- About this task
Once you have located the line containing "The period utilization" in the material below, return it exactly along with each line after it through the line containing "Between delta and tundra, the".

------ Material for the task ------

Background: an optimization exercise with open tools, aiming at small area, a short achievable clock period and few clock cycles per item. Do not read the settings as production practice.

Setup of 07-14:
==> flow/design.v <==
package rlfe_pkg;
  localparam logic CMD_COLOR = 1'b0;
  localparam logic CMD_TICK  = 1'b1;
  localparam logic [7:0] FADE_INTERVAL_RESET = 8'd15;
  localparam int         NUM_CH              = 4;
endpackage
This is an optimization exercise on Yosys and OpenROAD, whose aim is small area, a short achievable clock period and few clock cycles, not a production implementation.
No run shown here included a check of the RTL's function; only the layout flow was run.

===== design/flow/design.v =====
`timescale 1ns / 1ps
package scph_pkg;
	localparam int COORD_BITS       = 16;
	localparam int IDX_BITS         = 4;
	localparam int CFG_BITS         = 5;
	localparam int MAX_VERTICES_DEF = 16;
	localparam int unsigned MIN_POLY_VERTICES = 3;
	localparam int OPW   = COORD_BITS + 2;
	localparam int PRODW = 2 * OPW;
	localparam int CRW   = PRODW + 1;
	localparam logic OP_WRITE = 1'b0;
	localparam logic OP_QUERY = 1'b1;
	typedef struct packed {
		logic                         op;
		logic [IDX_BITS-1:0]          vertex_index;
		logic signed [COORD_BITS-1:0] coord_x;
		logic signed [COORD_BITS-1:0] coord_y;
		logic signed [COORD_BITS-1:0] dir_x;
		logic signed [COORD_BITS-1:0] dir_y;
	} req_t;
	typedef struct packed {
		logic hit;
		logic endpoint_inside;
	} rsp_t;
	typedef struct packed {
		logic signed [COORD_BITS-1:0] x;
		logic signed [COORD_BITS-1:0] y;
	} vtx_t;
	typedef enum logic [2:0] {
		ST_IDLE,
		ST_LOAD0,
		ST_LOAD1,
		ST_EDGE,
		ST_DRAIN,
		ST_FIN
	} state_t;
	typedef enum logic [2:0] {
		XOP_IN_O,
		XOP_IN_E,
		XOP_DEN,
		XOP_N1,
		XOP_N2
	} xop_t;
endpackage
Background: an optimization exercise with open tools, aiming at small area and a short achievable clock period. Do not read the settings as production practice.
In this exercise RTL edits were held to simulation tests only and were not proved equivalent to the original.
No activity file was given, so power comes from the tool's default toggle rates.

==> design/flow/design.v <==
module data_mem_responder #(
  parameter int DEPTH       = 128,
  parameter int WAIT_CYCLES = 2
) (
  input  logic        clk_i,
  input  logic        rst_i,
  input  logic        req_i,
  input  logic        we_i,
  input  logic [31:0] addr_i,
  input  logic [31:0] data_i,
  output logic        ack_o,
  output logic [31:0] data_o,
  output logic        err_o,
  output logic        busy_o
);
  localparam int NG = 32;    
  logic       busy_q, idle_q, st1_q, st2_q;   
  logic       accept;
  logic [1:0] rot_q;         
  logic        we_q, err_q, err_in;
  logic [31:0] wd_q;
  logic [4:0]  g_q, g_nx;    
  logic [1:0]  ph_q, ph_nx;  
  logic [NG-1:0][3:0][31:0] mem_d;
  logic [NG-1:0][3:0]       mem_v, mem_v_nx;
  logic            wlive_nx;
  logic [NG-1:0]   wr_q, wrn_q, wr_nx;
  logic [2*NG-1:0] rd_sel_q;
  logic [31:0]     rd_data;
  assign accept = req_i & idle_q;
  assign busy_o = busy_q;
  assign err_in = (|addr_i[1:0]) | (|addr_i[31:9]);
  always_ff @(posedge clk_i or posedge rst_i) begin
    if (rst_i) begin
      busy_q <= 1'b0;
      idle_q <= 1'b1;
      st1_q  <= 1'b0;
      st2_q  <= 1'b0;
      ack_o  <= 1'b0;
      err_o  <= 1'b0;
      rot_q  <= '0;
    end else begin
      busy_q <= accept | st1_q | st2_q;
      idle_q <= ~(accept | st1_q | st2_q);
      st1_q  <= accept;
      st2_q  <= st1_q;
      ack_o  <= st2_q;
      err_o  <= st2_q & err_q;
      rot_q  <= rot_q + 2'd1;
    end
  end
  assign g_nx  = idle_q ? addr_i[8:4] : g_q;
  assign ph_nx = idle_q ? addr_i[3:2] + rot_q + 2'd1 : ph_q + 2'd1;
  always_ff @(posedge clk_i) begin
    g_q  <= g_nx;
    ph_q <= ph_nx;
    if (idle_q) begin
      we_q  <= we_i;
      err_q <= err_in;
      wd_q  <= data_i;
    end
  end
  assign wlive_nx = idle_q ? (accept & we_i & ~err_in) : (we_q & ~err_q);
  always_comb
    for (int g = 0; g < NG; g++) wr_nx[g] = wlive_nx & (ph_nx == 2'd3) & (g_nx == 5'(g));
  always_ff @(posedge clk_i or posedge rst_i) begin
    if (rst_i) wr_q <= '0;
    else       wr_q <= wr_nx;
  end
  always_ff @(posedge clk_i) wrn_q <= ~wr_nx;
  always_ff @(posedge clk_i) begin
    for (int g = 0; g < NG; g++) begin
      mem_d[g][0] <= ({32{wr_q[g]}} & wd_q) | ({32{wrn_q[g]}} & mem_d[g][3]);
      mem_d[g][1] <= mem_d[g][0];
      mem_d[g][2] <= mem_d[g][1];
      mem_d[g][3] <= mem_d[g][2];
    end
  end
  always_comb begin
    for (int g = 0; g < NG; g++) begin
      mem_v_nx[g][0] = wr_q[g] | mem_v[g][3];
      mem_v_nx[g][1] = mem_v[g][0];
      mem_v_nx[g][2] = mem_v[g][1];
      mem_v_nx[g][3] = mem_v[g][2];
    end
  end
  always_ff @(posedge clk_i or posedge rst_i) begin
    if (rst_i) mem_v <= '0;
    else       mem_v <= mem_v_nx;
  end
  always_ff @(posedge clk_i) begin
    for (int g = 0; g < NG; g++) begin
      rd_sel_q[2*g]   <= (g_nx == 5'(g)) & (ph_nx == 2'd0) & mem_v_nx[g][0];
      rd_sel_q[2*g+1] <= (g_nx == 5'(g)) & (ph_nx == 2'd2) & mem_v_nx[g][2];
    end
  end
  logic [64:0] rd_s;
  assign rd_s = {ph_q[0], rd_sel_q};
  for (genvar b = 0; b < 32; b++) begin : g_rd
    logic [64:0] rd_d;
    logic [21:0] l1;
    logic [5:0]  l2;
    logic [1:0]  l3;
    for (genvar g = 0; g < NG; g++) begin : g_tap
      assign rd_d[2*g]   = mem_d[g][0][b];
      assign rd_d[2*g+1] = mem_d[g][2][b];
    end
    assign rd_d[64] = data_o[b];
    for (genvar i = 0; i < 21; i++) begin : g_l1
      dmr_aoi222 u_aoi (.a0(rd_s[3*i]),   .b0(rd_d[3*i]),
                        .a1(rd_s[3*i+1]), .b1(rd_d[3*i+1]),
                        .a2(rd_s[3*i+2]), .b2(rd_d[3*i+2]), .y(l1[i]));
    end
    dmr_aoi22 u_aoi_last (.a0(rd_s[63]), .b0(rd_d[63]), .a1(rd_s[64]), .b1(rd_d[64]), .y(l1[21]));
    for (genvar i = 0; i < 5; i++) begin : g_l2
      dmr_nand4 u_nand (.a(l1[4*i+3:4*i]), .y(l2[i]));
    end
    dmr_nand2 u_nand_last (.a(l1[21:20]), .y(l2[5]));
    dmr_nor3 u_nor_lo (.a(l2[2:0]), .y(l3[0]));
    dmr_nor3 u_nor_hi (.a(l2[5:3]), .y(l3[1]));
    dmr_nand2 u_out (.a(l3), .y(rd_data[b]));
  end
  always_ff @(posedge clk_i) begin
    data_o <= rd_data;
  end
endmodule
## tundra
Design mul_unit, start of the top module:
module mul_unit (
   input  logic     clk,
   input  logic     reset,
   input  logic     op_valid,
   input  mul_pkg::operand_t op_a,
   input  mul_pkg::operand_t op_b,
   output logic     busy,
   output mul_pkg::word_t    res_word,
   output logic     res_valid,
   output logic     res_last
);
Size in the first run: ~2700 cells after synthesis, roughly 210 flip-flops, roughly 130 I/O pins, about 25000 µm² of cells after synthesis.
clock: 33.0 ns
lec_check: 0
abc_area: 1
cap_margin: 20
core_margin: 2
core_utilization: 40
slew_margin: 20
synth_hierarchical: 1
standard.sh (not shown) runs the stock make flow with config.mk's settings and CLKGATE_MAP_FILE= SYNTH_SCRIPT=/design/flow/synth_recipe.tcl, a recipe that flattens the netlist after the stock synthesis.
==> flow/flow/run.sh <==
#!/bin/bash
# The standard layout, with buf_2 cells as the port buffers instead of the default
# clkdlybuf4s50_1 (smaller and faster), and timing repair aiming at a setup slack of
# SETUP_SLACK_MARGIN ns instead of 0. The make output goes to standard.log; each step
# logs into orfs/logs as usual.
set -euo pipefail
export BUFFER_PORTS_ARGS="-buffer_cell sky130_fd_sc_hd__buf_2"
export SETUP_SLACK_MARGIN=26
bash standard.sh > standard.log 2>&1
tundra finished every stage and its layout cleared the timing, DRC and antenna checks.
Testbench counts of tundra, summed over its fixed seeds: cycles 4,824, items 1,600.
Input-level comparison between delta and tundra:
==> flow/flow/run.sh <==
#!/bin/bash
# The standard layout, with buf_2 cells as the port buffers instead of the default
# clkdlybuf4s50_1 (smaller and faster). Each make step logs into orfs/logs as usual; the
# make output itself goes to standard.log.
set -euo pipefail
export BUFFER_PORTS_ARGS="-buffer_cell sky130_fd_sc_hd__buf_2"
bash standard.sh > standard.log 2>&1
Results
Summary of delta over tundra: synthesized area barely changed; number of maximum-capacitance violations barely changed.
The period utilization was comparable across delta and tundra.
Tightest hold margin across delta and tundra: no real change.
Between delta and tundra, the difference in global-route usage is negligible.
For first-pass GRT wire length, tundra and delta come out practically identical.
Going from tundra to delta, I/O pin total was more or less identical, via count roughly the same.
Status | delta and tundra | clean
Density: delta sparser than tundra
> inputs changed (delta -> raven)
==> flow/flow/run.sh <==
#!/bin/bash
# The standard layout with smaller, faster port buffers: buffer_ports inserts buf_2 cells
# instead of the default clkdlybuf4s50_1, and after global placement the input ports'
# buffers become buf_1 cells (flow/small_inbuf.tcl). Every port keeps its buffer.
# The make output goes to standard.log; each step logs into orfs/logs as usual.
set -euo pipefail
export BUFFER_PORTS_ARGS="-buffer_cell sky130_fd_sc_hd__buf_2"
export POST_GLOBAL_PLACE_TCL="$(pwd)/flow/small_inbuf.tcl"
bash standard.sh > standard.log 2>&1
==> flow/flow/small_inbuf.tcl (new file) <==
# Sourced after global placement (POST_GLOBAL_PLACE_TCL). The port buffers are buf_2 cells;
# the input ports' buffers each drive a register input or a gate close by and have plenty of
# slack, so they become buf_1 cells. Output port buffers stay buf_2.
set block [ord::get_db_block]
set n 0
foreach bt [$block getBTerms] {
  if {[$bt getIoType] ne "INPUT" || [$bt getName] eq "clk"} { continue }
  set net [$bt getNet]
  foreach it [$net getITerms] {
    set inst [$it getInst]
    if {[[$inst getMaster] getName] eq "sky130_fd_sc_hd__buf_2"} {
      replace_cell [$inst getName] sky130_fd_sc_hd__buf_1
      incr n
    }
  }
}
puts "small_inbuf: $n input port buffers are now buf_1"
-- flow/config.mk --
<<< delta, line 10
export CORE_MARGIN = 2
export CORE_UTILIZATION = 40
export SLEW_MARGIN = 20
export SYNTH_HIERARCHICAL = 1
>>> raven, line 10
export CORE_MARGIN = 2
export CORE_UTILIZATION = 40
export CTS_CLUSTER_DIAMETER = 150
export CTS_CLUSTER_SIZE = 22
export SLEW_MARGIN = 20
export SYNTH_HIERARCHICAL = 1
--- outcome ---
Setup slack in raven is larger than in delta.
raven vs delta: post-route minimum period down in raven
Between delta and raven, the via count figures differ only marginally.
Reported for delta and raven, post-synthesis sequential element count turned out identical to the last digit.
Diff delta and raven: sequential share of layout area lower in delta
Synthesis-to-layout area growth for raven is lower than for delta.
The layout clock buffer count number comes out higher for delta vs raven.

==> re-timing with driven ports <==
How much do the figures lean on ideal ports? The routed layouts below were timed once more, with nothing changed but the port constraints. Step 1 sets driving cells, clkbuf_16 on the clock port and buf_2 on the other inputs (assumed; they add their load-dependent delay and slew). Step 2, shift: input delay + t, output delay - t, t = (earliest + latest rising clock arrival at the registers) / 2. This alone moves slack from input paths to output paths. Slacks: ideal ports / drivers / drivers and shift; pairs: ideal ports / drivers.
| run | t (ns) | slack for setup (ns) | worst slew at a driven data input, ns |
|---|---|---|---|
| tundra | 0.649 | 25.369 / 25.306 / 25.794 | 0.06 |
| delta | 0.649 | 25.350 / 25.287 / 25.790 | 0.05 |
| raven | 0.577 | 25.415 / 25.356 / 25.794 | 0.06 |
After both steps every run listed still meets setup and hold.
Context: an optimization exercise on an open-source flow, tuned for a short achievable clock period, few clock cycles and low power. The choices shown serve that exercise and are no tape-out recipe.
In this exercise RTL edits were held to simulation tests only and were not proved equivalent to the original.
Power figures rest on the tool's default switching activity, not on a simulated workload.

## run A
==> flow/design.v <==
`default_nettype none
package isa_pkg;
        typedef logic [15:0] word_t;
        typedef logic [3:0] reg_idx_t;
        typedef enum logic [3:0] {
                op_add  = 4'd0,
                op_addi = 4'd1,
                op_sub  = 4'd2,
                op_sw   = 4'd5,
                op_lw   = 4'd6,
                op_nand = 4'd8,
                op_beq  = 4'd14,
                op_jump = 4'd15
        } opcode_t;
        localparam int field_width = 4;
        localparam int opcode_lsb = 12;
        localparam int field_c_lsb = 8;
        localparam int field_b_lsb = 4;
        localparam int field_a_lsb = 0;
        localparam int jump_offset_width = 12;
        localparam int reg_count = 16;
endpackage
`default_nettype wire
`default_nettype none
package core_pkg;
        typedef enum logic [4:0] {
                st_add    = 5'd0,
                st_addi   = 5'd1,
                st_sub    = 5'd2,
                st_sw     = 5'd5,
                st_lw     = 5'd6,
                st_nand   = 5'd8,
                st_beq    = 5'd14,
                st_jump   = 5'd15,
                st_fetch  = 5'd16,
                st_beq2   = 5'd19,
                st_sw2    = 5'd20,
                st_decode = 5'd21,
                st_lw2    = 5'd22,
                st_lw3    = 5'd23,
                st_sw3    = 5'd24,
                st_sw4    = 5'd25,
                st_jump2  = 5'd26,
                st_nop    = 5'd28
        } state_t;
        typedef enum logic [2:0] {
                alu_add  = 3'd0,
                alu_sub  = 3'd1,
                alu_nand = 3'd3
        } alu_op_t;
        localparam logic [15:0] idle_store_data = '1;
endpackage
`default_nettype wire
`timescale 1ns/1ps
`default_nettype none
module cpu_top #(
        parameter logic [15:0] reset_pc = '0
) (
        input  logic        clk,
        input  logic        reset,
        input  logic        run_n,
        input  logic [15:0] sram_d,
        output logic [15:0] sram_addr,
        output logic [15:0] sram_q,
        output logic        sram_we_n
);
        logic [15:0] pc_q;                        
        logic [15:0] pc;
        logic        e_alu, e_lw, e_sw, e_beq;    
        logic        e_sub, e_nand, e_addi;       
        logic [3:0]  e_dst;
        logic [3:0]  e_imm;
        logic [15:0] op_a, op_b;
        logic        e_c4;                        
        logic [15:0] rf [16];
        logic        clr;                         
        logic        e_mem;
        logic [15:0] e_x;
        logic [15:0] alu_res;
        logic [15:0] ea;
        logic        taken;
        assign e_mem = e_lw | e_sw;
        assign e_x   = e_addi ? {12'd0, e_imm} : op_a;
        logic [15:0] sum;
        assign sum = e_x + (op_b ^ {16{e_sub}}) + {15'd0, e_sub};
        assign alu_res = e_nand ? ~(op_a & op_b) : sum;
        logic [3:0]  ea_lo;
        logic [11:0] ea_pre, ea_hi_inc;
        assign ea_lo = op_b[3:0] + e_imm;
        logic [11:0] ea_l0, ea_l1, ea_l2, ea_l3;
        assign ea_l0 = op_b[15:4];
        for (genvar i = 0; i < 12; i++) begin : g_ea_pfx
                assign ea_l1[i] = (i >= 1) ? ea_l0[i] & ea_l0[i-1] : ea_l0[i];
                assign ea_l2[i] = (i >= 2) ? ea_l1[i] & ea_l1[i-2] : ea_l1[i];
                assign ea_l3[i] = (i >= 4) ? ea_l2[i] & ea_l2[i-4] : ea_l2[i];
        end
        assign ea_pre[0] = 1'b1;
        for (genvar i = 1; i < 12; i++) begin : g_ea_pre
                assign ea_pre[i] = (i - 1 >= 8) ? ea_l3[i-1] & ea_l3[i-9] : ea_l3[i-1];
        end
        assign ea_hi_inc = op_b[15:4] ^ ea_pre;
        assign ea = {e_c4 ? ea_hi_inc : op_b[15:4], ea_lo};
        assign taken = e_beq & (op_a == op_b);
        assign sram_addr = e_mem ? ea : pc;
        assign sram_q    = op_a;
        assign sram_we_n = ~e_sw | run_n;
        logic        rf_we;
        logic [15:0] rf_wd;
        assign rf_we = ~run_n & (e_alu | e_lw);
        assign rf_wd = (clr | ~(e_alu | e_lw)) ? 16'd0 : e_lw ? sram_d : alu_res;
        for (genvar i = 0; i < 16; i++) begin : g_rf
                always_ff @(posedge clk) begin
                        if (clr || (rf_we && e_dst == i))
                                rf[i] <= rf_wd;
                end
        end
        always_ff @(posedge clk or negedge reset) begin
                if (!reset)
                        clr <= 1'b1;
                else if (!run_n)
                        clr <= 1'b0;
        end
        logic clr_done;
        always_ff @(posedge clk)
                clr_done <= ~reset;
        logic [3:0]  f_op, f_c, f_b, f_a;
        logic        f_en;
        logic        f_alu, f_lw, f_sw, f_beq, f_jmp, f_bsame, f_redir;
        logic [15:0] f_off, pc_tgt, bt_off, pc_bt;
        logic [3:0]  idx_a;
        logic [15:0] rd_a, rd_b;
        assign f_op = sram_d[15:12];
        assign f_c  = sram_d[11:8];
        assign f_b  = sram_d[7:4];
        assign f_a  = sram_d[3:0];
        assign f_en = ~e_mem & ~taken & ~(clr & ~clr_done);
        assign f_alu = (f_op == 4'd0) | (f_op == 4'd1) | (f_op == 4'd2) | (f_op == 4'd8);
        assign f_sw  = (f_op == 4'd5);
        assign f_lw  = (f_op == 4'd6);
        assign f_beq = (f_op == 4'd14);
        assign f_jmp = (f_op == 4'd15);
        assign f_bsame = f_beq & (f_c == f_b);
        assign f_redir = f_jmp | f_bsame;
        assign f_off  = {f_jmp ? {{4{sram_d[11]}}, sram_d[11:4]} : 12'd0, (f_beq | f_jmp) ? sram_d[3:0] : 4'd0};
        assign pc_tgt = pc + f_off;
        assign bt_off = {{12{e_imm == 4'd0}}, e_imm - 4'd1};
        assign pc_bt  = (pc_q & {16{e_beq}}) + bt_off;
        logic [15:0] pc_pre, pc_inc;
        assign pc_pre[0] = 1'b1;
        for (genvar i = 1; i < 16; i++) begin : g_pc_pre
                assign pc_pre[i] = &pc[i-1:0];
        end
        assign pc_inc = pc ^ pc_pre;
        assign idx_a = (f_sw | f_beq) ? f_c : f_a;
        always_comb begin
                if (e_alu && e_dst == idx_a)
                        rd_a = alu_res;
                else
                        rd_a = rf[idx_a];
                if (e_alu && e_dst == f_b)
                        rd_b = alu_res;
                else
                        rd_b = rf[f_b];
        end
        logic [3:0] f_g, f_o;
        logic       f_c4;
        assign f_g  = rd_b[3:0] & f_a;
        assign f_o  = rd_b[3:0] | f_a;
        assign f_c4 = f_g[3] | (f_o[3] & f_g[2]) | (f_o[3] & f_o[2] & f_g[1])
                    | (f_o[3] & f_o[2] & f_o[1] & f_g[0]);
        logic f_use_a, f_use_b, f_use_dst, f_use_imm, f_ld;
        assign f_use_a   = (f_alu & (f_op != 4'd1)) | f_sw | f_beq;
        assign f_use_b   = f_alu | f_lw | f_sw | f_beq;
        assign f_use_dst = f_alu | f_lw;
        assign f_use_imm = (f_op == 4'd1) | f_lw | f_sw | f_beq;
        assign f_ld      = ~run_n & f_en;
        always_ff @(posedge clk) begin
                if (f_ld & f_use_a)
                        op_a <= rd_a;
                if (f_ld & f_use_b)
                        op_b <= rd_b;
                if (f_ld & f_use_dst)
                        e_dst <= f_c;
                if (f_ld & f_use_imm)
                        e_imm <= f_a;
                if (f_ld & (f_lw | f_sw))
                        e_c4 <= f_c4;
                if (f_ld & f_alu) begin
                        e_sub  <= (f_op == 4'd2);
                        e_nand <= (f_op == 4'd8);
                        e_addi <= (f_op == 4'd1);
                end
        end
        logic e_alu_q, e_lw_q, e_sw_q, e_beq_q;
        always_ff @(posedge clk) begin
                if (!run_n) begin
                        e_alu_q <= f_en & f_alu;
                        e_lw_q  <= f_en & f_lw;
                        e_sw_q  <= f_en & f_sw;
                        e_beq_q <= f_en & f_beq & ~f_bsame;
                end
        end
        assign e_alu = e_alu_q & ~clr;
        assign e_lw  = e_lw_q & ~clr;
        assign e_sw  = e_sw_q & ~clr;
        assign e_beq = e_beq_q & ~clr;
        assign pc = clr ? reset_pc : pc_q;
        always_ff @(posedge clk) begin
                if (!run_n) begin
                        if (taken)
                                pc_q <= pc_bt;
                        else if (f_en & f_redir)
                                pc_q <= pc_tgt;
                        else if (f_en)
                                pc_q <= pc_inc;
                        else if (clr)
                                pc_q <= reset_pc;
                end
        end
endmodule
`default_nettype wire
Settings: LEC_CHECK=0, CAP_MARGIN=20, CORE_MARGIN=2, CORE_UTILIZATION=50, SETUP_SLACK_MARGIN=5, SLEW_MARGIN=20; clock period 9.0 ns.
standard.sh (not shown) runs the stock make flow with config.mk's settings and CLKGATE_MAP_FILE= SYNTH_SCRIPT=/design/flow/synth_recipe.tcl, a recipe that flattens the netlist after the stock synthesis.
==> flow/flow/run.sh <==
#!/bin/bash
# The standard layout (the standard.sh, every step), except for the
# clock tree's settings: no dummy loads, and larger sink clusters.
export CTS_ARGS="-sink_clustering_enable -repair_clock_nets -dont_use_dummy_load -sink_clustering_size 16 -sink_clustering_max_diameter 80 -buf_list {sky130_fd_sc_hd__clkbuf_4 sky130_fd_sc_hd__clkbuf_8}"
bash standard.sh > standard.log 2>&1
Testbench counts of run A, summed over its fixed seeds: cycles 32,260.
diff inputs: run A => run B
==> flow/flow/run.sh <==
#!/bin/bash
# The standard layout (the standard.sh, every step), except for the
# clock tree's settings: no dummy loads, and larger sink clusters.
export CTS_ARGS="-sink_clustering_enable -repair_clock_nets -dont_use_dummy_load -sink_clustering_size 16 -sink_clustering_max_diameter 100 -buf_list {sky130_fd_sc_hd__clkbuf_4 sky130_fd_sc_hd__clkbuf_8}"
bash standard.sh > standard.log 2>&1
- From run A to run B the numbers moved as follows: non-clock buffer count shows a reduction of 10; proportion of final cell area spent on non-clock buffers shows no meaningful change; combinational power shows an increase of about 0.7%.
- | area growth from synthesis to final layout | run A vs run B | ≈ equal |
- Via count in run B vs run A: up about 0.8%
- Comparing run A with run B, the final critical-path share of the clock period came out essentially unchanged.
- The number of stages on the worst setup path in run B sits 1 below the value recorded for run A.
- The run with more routed wire is run B, not run A.
Input changes introduced in run C (baseline for comparison: run B):
==> flow/flow/run.sh <==
#!/bin/bash
# The standard layout (the standard.sh, every step), except for the
# clock tree's settings: no dummy loads, and larger sink clusters.
export CTS_ARGS="-sink_clustering_enable -repair_clock_nets -dont_use_dummy_load -sink_clustering_size 16 -sink_clustering_max_diameter 60 -buf_list {sky130_fd_sc_hd__clkbuf_4 sky130_fd_sc_hd__clkbuf_8}"
bash standard.sh > standard.log 2>&1
Notes after the runs:
In the flow results for run B and run C, the detailed-route wire length per cell is smaller on run C. Lower final worst hold slack goes to run C over run B. Summary of run C over run B: cell count went up, count of clock-buffer cells in the layout saw an increase, timing-limited maximum frequency lower, first-pass GRT wire length did not really move, clock tree cell share of total cell area rose 0.24 points. Run C vs. run B: non-clock buffer count now sits higher; number of sequential cells now sits at about the same level.
Inputs modified between run C and run D:
# run C
export LEC_CHECK = 0
export CAP_MARGIN = 20
export CORE_MARGIN = 2
export CORE_UTILIZATION = 50
export SETUP_SLACK_MARGIN = 5
export SLEW_MARGIN = 20
create_clock -name core_clock -period 9.0 [get_ports {clk}]
# run D
export LEC_CHECK = 0
export CAP_MARGIN = 20
export CORE_MARGIN = 2
export CORE_UTILIZATION = 55
export SETUP_SLACK_MARGIN = 5
export SLEW_MARGIN = 20
create_clock -name core_clock -period 9.0 [get_ports {clk}]
==> run notes <==
- Run D: no failed stages, no open violations at the end
- Run D gives less highest cell delay on the worst timing path than run C did.
- Of run D and run C, run D shows the higher initial core utilization, with run C below it.
- | clock share of power | run D vs run C | ≈ equal |
- Between run D and run C, the depth of the worst register-to-register path is higher for run D.
- In run D relative to run C, power had gone up slightly.
- Of run D and run C, run D shows the higher wire length of the first global-routing pass, with run C below it.
- For run C, the capturing element of the worst setup path was sram_addr[0], unlike run D, where it was sram_addr[8].
- Of run D and run C, run C shows the lower number of diodes, with run D above it.

-- static timing again, ports no longer ideal --
No port has a modelled driver above. Below, the same layouts with a new extraction and two added sets of constraints. Step 1 sets driving cells, clkbuf_16 on the clock port and buf_2 on the other inputs (assumed; they add their load-dependent delay and slew). Step 2 also shifts input and output timing later by t, the mid clock arrival at the registers, as if the neighbouring blocks saw the same clock. a / b / c = ideal / step 1 / step 2; a / b = the first two.
run	shift t [ns]	setup slack, ns	clock arrival spread, ns	pins driven straight from the clock port
run A	0.631	4.958 / 4.906 / 4.349	0.075 / 0.075	1
run B	0.635	4.968 / 4.921 / 4.349	0.103 / 0.103	1
run C	0.647	4.908 / 4.859 / 4.384	0.052 / 0.052	1
run D	0.647	4.904 / 4.854 / 4.380	0.052 / 0.051	1
After both steps every run listed still meets setup and hold. For run B, which loses most, drivers alone change the setup slack by -0.047 ns; drivers and shift together by -0.619 ns.
This design comes from an exercise in tuning for small area on the open sky130 flow, not from production work. At most, simulation tests tie the RTL to the original design; equivalence was not proved. For run 2, only the layout was checked, not whether the RTL still works. Power is estimated from default activity; no workload was simulated.

<file path="flow/config.mk">
export PLATFORM = sky130hd
export DESIGN_NAME = sprite_compositor
export DESIGN_NICKNAME = sprite_compositor
export VERILOG_FILES = /design/flow/design.v
export SDC_FILE = /design/flow/constraint.sdc
export NUM_CORES = 4
export LEC_CHECK = 0
export CAP_MARGIN = 20
export CORE_MARGIN = 2
export CORE_UTILIZATION = 45
export GPL_TIMING_DRIVEN = 0
export SLEW_MARGIN = 20
export SYNTH_HIERARCHICAL = 1
export SYNTH_MINIMUM_KEEP_SIZE = 0
</file>
<file path="flow/constraint.sdc">
create_clock -name core_clock -period 11.0 [get_ports {clk_vga}]
set_input_delay 2.2000 -clock core_clock [delete_from_list [all_inputs] [get_ports {clk_vga}]]
set_output_delay 2.2000 -clock core_clock [all_outputs]
set_load 0.01 [all_outputs]
</file>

------

- Your solution
The period utilization was comparable across delta and tundra.
Tightest hold margin across delta and tundra: no real change.
Between delta and tundra, the difference in global-route usage is negligible.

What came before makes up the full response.